8. The method as defined in claim 1 wherein said fixed path includes sub paths.

9. The method as defined in claim 1 wherein said step d) further includes the step of: calculating a translational offset from said fixed path.

10. The method as defined in claim 1 wherein said step d) further includes the step of: calculating a rotational offset from said fixed path.

11. A method for removing excess material from a casting body, comprising the steps of: a) positioning the casting body such that any excess material thereon is accessible; b) establishing a fixed path of coincidence between the casting body and a material removal station wherein the closest point of approach of the casting body positioned on said robot exceeds the sum of a specified casting dimensional tolerance and a finished casting tolerance and whereat said excess material is coincident said material removing station; c) iteratively traversing said fixed path to remove excess material from specified locations on the casting body until no further material is removed, thereby defining a witness on said excess material at each said specified location; d) measuring the distance from the witness at each location to the casting body using at least two points on said witness; e) calculating an offset from said fixed path for each distance to determine a new path of coincidence between the casting body and said material removal station within said finished casting tolerance; and f) iteratively traversing said new path until said excess material is reduced to less than the finished casting tolerance.
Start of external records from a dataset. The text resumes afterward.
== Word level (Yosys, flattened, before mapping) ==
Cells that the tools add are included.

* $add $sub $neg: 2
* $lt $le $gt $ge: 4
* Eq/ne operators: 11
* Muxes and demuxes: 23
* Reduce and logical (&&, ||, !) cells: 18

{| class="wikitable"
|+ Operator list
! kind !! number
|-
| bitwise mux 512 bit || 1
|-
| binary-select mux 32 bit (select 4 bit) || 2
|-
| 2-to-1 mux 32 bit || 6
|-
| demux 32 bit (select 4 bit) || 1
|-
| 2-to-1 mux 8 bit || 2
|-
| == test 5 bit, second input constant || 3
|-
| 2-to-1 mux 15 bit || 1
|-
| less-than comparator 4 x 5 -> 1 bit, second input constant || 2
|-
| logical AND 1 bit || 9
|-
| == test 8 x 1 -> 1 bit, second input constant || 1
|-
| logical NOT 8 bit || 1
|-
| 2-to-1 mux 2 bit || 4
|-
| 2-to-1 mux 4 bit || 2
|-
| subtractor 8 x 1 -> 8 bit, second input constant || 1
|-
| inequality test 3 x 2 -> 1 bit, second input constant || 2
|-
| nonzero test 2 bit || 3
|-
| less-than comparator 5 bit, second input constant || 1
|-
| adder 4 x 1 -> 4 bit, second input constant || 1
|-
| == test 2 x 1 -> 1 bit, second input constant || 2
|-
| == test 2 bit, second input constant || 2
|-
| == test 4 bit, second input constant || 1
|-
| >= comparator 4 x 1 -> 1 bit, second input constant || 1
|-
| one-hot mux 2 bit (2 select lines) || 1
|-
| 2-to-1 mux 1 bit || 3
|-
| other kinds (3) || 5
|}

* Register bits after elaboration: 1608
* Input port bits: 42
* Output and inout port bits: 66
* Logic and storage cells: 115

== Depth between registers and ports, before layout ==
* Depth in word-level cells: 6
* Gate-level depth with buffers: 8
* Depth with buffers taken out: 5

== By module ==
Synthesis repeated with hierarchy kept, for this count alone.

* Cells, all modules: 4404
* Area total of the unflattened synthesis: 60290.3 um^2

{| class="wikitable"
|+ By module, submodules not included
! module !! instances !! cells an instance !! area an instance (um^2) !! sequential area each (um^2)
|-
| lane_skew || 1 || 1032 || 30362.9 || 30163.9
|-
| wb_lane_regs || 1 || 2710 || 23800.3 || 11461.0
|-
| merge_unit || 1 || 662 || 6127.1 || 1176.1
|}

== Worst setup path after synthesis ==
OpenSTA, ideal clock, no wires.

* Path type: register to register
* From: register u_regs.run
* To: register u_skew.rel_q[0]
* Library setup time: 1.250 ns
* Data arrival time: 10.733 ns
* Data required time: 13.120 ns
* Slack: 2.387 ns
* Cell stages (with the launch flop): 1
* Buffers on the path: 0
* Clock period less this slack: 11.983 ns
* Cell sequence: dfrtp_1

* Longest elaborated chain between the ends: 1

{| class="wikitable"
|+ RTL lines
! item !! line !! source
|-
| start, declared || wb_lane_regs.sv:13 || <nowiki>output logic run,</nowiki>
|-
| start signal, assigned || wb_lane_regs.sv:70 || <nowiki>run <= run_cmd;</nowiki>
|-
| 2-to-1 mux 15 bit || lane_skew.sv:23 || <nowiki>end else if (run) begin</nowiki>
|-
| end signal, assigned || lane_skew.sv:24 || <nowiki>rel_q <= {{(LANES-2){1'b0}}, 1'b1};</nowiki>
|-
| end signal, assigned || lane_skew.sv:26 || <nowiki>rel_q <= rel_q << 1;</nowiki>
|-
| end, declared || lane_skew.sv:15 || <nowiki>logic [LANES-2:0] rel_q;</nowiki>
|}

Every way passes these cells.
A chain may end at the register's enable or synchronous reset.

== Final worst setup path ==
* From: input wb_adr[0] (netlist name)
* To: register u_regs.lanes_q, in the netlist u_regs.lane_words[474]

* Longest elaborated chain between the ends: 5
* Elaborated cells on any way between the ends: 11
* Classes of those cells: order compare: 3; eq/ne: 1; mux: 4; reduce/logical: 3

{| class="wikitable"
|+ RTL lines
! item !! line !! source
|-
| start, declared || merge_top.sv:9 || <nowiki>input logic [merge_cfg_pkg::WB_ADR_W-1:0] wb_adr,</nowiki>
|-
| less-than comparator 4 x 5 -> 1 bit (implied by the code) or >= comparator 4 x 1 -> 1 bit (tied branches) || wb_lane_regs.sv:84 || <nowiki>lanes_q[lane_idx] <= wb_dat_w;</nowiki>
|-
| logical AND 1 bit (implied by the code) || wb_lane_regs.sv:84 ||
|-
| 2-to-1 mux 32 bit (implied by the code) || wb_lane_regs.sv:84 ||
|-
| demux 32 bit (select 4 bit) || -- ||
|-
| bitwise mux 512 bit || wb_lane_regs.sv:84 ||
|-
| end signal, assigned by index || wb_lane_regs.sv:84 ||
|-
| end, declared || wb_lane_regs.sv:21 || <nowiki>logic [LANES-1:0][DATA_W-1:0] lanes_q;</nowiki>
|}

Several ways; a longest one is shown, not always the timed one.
$ cat config.mk
export PLATFORM = sky130hd
export DESIGN_NAME = wb_subsys_top
export DESIGN_NICKNAME = d
export VERILOG_FILES = /design/src/verilog/wb_pkg.sv /design/src/verilog/arch_state.sv /design/src/verilog/inst_latch.sv /design/src/verilog/lsu_mem.sv /design/src/verilog/wb_ctrl.sv /design/src/verilog/wb_subsys_top.sv
export SDC_FILE = /design/constraint.sdc
export NUM_CORES = 2
export LEC_CHECK = 0
export BUFFER_PORTS_ARGS = -buffer_cell sky130_fd_sc_hd__buf_2
export CAP_MARGIN = 20
export CORE_MARGIN = 1
export CORE_UTILIZATION = 50
export DETAILED_ROUTE_END_ITERATION = 6
export PLACE_DENSITY = 0.65
export SLEW_MARGIN = 20
export SYNTH_ARGS = -nofsm -noshare
export SYNTH_HDL_FRONTEND = slang
export SYNTH_SLANG_ARGS = --single-unit
$ cat constraint.sdc
create_clock -name clk -period 9.65 [get_ports clk]
set_clock_uncertainty 0.15 [all_clocks]
set_input_delay 0.4825 -clock clk [delete_from_list [all_inputs] [get_ports clk]]
set_output_delay 0.4825 -clock clk [all_outputs]
set_load 0.01 [all_outputs]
12. The method as defined in claim 11 wherein said establishing step and said calculating step are performed using a computer.

13. The method as defined in claim 12 wherein said measuring step is accomplished using a precision measuring device having an electronic output to said computer.

14. The method as defined in claim 11 wherein said excess material is a by-product of casting the casting body.

15. The method as defined in claim 11 wherein step e) further comprises the step of: calculating a translational offset.

16. The method as defined in claim 11 wherein step e) further comprises the step of: calculating a rotational offset.

17. A method of finishing castings having excess material thereon wherein the exact dimensions of the casting are not known, said method comprising the steps of: a) creating a movement of the casting along a fixed path; b) impinging excess material appurtenant the casting on a reduction apparatus at a fixed location such that a defined witness is produced on the excess material; c) measuring the difference from said witness to the casting material; and, d) adjusting the fixed path to remove the excess material to within a specified tolerance.

18. The method as defined in claim 17 wherein step a) further comprises the step of: repositioning the casting using a robotic arm connected to a computer.

19. The method as defined in claim 17 wherein step b) further comprises the step of: engaging the excess material with a grinding apparatus.

20. The method as defined in claim 17 wherein step c) further comprises the step of: analyzing the excess material using a precision measuring device connected to a computer.